Phi Beta Cons

Academic Stories

One of the standard replies academics make to charges of ideological bias is to cast the evidence as mere anecdote. You can always find a few aggrieved individuals, they say, and their rancor is due more to their own drawbacks than to the politics of the profession.
Of course, the professors don’t say the same about anecdotes of racism or sexism.  And what they miss about many renditions is that the accounts are not personal.  They are simply observations of things going on around them, whose biases speak for themselves. I came across one recently in Modern Age, an article from 1998 by Jon Lauck recounting life as a history grad student at the University of Iowa in the 90s. Here’s a long passage:

One of the biggest flaps among history grad students in my years at Iowa involved the choice of a guest speaker, an exercise that quickly exposed the chasm between the Old and the New.  The faculty gave the Graduate History Society $500 to bring in someone the graduate students wanted to hear, resulting in the formation of a committee to establish criteria and narrow the choice of speakers. A few wanted to bring Michael Hogan, author of five books, including one on the Marshall Plan (important during its fiftieth anniversary, I thought), and one on the implications of the end of the cold war, editor of a book on the atomic bombing of Japan . . .  Some thought Hogan the practical choice since he was an alumnus of Iowa and would be very understanding about the skimpy allocation we were working with . . . Hogal was deemed too “provincial” and his kind of history Old, however, and the graduate students decided to invite George Chauncey, whose two books are Gay New York: Gender, Urban Culture, and the Making of the Gay Male World, 1890-1940 and Hidden from History: Reclaiming the Gay and Lesbian Past.
’Mainstream’ history, the Marshall Plan, say, is boring, old-fashioned, and a slight to all those excluded from historical fields like diplomatic history.  The partisans of the New studies place a greater emphasis on drag queen balls in New York City.  Such was the great concern at Iowa the first month of my first year, when a graduate student showed the drag queen documentary, “Paris Is Burning.” When the Iowa Board of Regents said students should be told of “unexpected materials” in the classroom–like movies about drag queen balls–campus activists quickly denounced the move as fascist, refusing to accept the policy as a matter of decency and respect.

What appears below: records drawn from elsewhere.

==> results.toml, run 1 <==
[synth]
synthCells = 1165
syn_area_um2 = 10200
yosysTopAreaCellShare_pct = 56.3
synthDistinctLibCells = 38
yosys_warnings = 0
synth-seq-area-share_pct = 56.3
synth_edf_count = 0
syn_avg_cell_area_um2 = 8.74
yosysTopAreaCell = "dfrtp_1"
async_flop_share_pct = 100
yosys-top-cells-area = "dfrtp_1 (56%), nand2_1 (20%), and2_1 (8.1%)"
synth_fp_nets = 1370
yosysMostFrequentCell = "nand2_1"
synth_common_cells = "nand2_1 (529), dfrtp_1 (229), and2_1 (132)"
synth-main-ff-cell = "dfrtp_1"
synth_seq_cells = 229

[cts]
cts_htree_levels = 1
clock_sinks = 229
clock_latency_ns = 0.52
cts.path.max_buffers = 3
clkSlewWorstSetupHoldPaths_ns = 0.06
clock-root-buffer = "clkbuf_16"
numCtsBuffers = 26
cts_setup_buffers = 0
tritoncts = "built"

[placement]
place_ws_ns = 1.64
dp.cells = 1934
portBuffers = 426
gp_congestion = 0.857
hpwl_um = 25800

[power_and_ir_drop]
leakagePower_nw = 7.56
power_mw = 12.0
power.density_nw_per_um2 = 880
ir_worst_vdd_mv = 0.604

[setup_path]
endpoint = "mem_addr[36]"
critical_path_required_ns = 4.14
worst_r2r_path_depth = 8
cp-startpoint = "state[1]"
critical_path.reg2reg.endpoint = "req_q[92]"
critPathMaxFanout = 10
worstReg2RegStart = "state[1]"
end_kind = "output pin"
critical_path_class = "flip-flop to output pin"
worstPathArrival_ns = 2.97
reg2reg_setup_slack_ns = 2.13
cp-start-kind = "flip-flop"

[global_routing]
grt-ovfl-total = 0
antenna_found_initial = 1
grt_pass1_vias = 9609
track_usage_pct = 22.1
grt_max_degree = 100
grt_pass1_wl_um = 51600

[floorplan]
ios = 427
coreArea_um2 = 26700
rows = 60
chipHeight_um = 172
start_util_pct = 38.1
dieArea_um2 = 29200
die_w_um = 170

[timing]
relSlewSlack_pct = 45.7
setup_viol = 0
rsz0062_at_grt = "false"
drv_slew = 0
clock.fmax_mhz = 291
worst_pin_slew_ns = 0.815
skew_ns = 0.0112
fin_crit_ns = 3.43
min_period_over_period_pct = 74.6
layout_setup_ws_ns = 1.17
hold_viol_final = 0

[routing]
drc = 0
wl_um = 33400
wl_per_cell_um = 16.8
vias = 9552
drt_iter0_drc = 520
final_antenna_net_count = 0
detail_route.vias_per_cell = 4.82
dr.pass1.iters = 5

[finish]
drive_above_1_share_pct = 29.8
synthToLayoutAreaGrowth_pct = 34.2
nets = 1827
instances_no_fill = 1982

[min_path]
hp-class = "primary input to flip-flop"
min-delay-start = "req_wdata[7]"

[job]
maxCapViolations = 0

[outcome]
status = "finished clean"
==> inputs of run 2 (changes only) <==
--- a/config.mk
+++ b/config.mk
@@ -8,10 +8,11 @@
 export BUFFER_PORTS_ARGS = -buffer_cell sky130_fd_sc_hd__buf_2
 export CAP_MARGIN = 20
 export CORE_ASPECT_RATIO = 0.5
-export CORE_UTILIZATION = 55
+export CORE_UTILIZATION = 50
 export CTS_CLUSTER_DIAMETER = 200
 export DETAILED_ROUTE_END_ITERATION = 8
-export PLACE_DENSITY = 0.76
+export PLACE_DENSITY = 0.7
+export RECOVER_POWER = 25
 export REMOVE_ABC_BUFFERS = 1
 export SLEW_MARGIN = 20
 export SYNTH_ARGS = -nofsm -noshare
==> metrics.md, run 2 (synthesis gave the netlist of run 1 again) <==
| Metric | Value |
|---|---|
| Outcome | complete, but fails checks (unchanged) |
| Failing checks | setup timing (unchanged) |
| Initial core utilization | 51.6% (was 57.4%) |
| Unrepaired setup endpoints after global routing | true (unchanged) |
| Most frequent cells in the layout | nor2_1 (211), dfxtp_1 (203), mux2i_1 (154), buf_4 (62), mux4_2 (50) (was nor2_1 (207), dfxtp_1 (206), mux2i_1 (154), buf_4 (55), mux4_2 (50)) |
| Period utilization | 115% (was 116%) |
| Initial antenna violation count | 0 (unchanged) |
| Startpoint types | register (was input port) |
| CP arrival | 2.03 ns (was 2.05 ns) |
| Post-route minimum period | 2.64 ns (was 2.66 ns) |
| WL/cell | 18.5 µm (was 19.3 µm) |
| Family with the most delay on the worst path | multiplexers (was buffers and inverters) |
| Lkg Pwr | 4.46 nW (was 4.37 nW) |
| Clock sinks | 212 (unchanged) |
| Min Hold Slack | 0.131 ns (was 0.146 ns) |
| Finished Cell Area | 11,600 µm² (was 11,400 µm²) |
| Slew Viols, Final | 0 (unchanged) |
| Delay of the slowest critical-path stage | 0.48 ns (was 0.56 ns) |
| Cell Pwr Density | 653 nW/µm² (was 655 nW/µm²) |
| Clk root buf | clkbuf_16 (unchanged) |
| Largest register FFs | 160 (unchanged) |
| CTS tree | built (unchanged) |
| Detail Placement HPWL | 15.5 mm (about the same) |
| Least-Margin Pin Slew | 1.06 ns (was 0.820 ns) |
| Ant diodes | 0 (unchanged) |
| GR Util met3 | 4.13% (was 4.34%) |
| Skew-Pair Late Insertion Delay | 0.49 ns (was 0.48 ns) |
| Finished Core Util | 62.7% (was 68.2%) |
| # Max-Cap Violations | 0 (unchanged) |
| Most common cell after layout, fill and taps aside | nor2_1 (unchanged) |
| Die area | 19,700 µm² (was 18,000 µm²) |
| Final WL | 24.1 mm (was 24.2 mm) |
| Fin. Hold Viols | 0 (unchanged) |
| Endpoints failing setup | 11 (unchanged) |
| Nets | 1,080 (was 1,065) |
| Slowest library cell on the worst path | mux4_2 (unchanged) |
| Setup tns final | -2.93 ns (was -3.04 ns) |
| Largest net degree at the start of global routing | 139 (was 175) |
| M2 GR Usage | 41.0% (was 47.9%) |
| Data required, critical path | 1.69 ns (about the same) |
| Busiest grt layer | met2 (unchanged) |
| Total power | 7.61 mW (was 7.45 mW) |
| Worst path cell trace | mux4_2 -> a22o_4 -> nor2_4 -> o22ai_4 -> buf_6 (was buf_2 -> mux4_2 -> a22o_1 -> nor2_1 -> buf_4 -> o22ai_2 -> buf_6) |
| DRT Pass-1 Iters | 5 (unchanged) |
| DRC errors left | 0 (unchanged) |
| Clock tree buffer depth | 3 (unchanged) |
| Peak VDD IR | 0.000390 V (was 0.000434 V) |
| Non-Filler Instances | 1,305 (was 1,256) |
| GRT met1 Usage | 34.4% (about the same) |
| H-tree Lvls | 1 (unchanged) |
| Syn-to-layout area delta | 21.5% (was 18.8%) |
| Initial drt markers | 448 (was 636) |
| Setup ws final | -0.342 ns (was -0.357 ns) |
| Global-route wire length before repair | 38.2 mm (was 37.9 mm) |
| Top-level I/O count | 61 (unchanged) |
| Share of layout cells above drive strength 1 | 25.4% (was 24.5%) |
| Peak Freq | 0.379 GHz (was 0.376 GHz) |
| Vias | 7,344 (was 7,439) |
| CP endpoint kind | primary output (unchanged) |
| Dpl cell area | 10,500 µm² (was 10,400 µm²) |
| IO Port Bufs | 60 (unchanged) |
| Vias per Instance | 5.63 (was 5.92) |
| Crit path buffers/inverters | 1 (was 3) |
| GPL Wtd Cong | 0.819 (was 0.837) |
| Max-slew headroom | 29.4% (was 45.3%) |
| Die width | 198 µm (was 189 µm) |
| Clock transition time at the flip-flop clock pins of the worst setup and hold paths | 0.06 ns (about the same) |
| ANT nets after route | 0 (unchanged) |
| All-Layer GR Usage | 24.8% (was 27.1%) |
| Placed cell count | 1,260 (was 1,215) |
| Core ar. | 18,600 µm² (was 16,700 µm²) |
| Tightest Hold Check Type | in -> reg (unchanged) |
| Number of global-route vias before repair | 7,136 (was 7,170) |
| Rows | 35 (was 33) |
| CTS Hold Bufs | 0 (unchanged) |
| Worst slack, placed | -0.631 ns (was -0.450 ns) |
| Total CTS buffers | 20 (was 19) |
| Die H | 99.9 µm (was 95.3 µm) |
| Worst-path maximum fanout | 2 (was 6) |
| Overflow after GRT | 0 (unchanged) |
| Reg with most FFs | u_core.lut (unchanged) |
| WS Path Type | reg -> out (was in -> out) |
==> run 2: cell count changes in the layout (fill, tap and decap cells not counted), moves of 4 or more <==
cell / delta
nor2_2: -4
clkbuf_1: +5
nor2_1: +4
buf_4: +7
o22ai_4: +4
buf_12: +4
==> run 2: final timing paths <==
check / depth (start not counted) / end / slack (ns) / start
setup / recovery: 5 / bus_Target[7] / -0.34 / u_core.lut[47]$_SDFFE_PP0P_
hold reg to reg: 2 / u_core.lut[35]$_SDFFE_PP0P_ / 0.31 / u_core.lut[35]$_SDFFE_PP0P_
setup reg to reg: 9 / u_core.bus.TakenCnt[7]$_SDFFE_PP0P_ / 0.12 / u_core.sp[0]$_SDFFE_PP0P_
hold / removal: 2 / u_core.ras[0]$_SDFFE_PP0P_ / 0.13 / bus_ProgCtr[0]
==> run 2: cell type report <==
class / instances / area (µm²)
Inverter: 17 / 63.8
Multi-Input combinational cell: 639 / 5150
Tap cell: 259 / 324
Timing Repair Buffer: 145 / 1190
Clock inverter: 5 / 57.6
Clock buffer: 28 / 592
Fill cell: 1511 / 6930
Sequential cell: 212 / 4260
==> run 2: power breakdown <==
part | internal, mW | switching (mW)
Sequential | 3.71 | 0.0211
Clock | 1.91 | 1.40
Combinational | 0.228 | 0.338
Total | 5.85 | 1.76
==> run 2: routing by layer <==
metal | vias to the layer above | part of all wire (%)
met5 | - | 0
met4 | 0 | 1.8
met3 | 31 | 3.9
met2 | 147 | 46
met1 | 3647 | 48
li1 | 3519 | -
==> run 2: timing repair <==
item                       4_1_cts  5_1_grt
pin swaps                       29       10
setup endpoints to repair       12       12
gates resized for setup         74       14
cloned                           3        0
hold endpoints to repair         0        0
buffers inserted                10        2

Not an exceptional story, to be sure, and one with no outright acts of discrimination. Lauck is no longer in academia, though, and part of the reason is his experience in grad school. It set the tone, he found, for further episodes in subsequent years. The problem here isn’t the choice of subject–I think gay culture is a fully legitimate historical subject. It was the cachet thrown around it, the attribution of cutting edge, the division of Old and New (equal to smart and stupid, hip and musty), the high-handed polemics in support, the equation of topic with scholarly quality. The social mores of such occasions were entirely off-putting to anybody who didn’t share the enthusiasm. This is one reason why conservatives don’t show up on humanities faculty–not because they’ve been told to leave, but because they find the social element so partisan.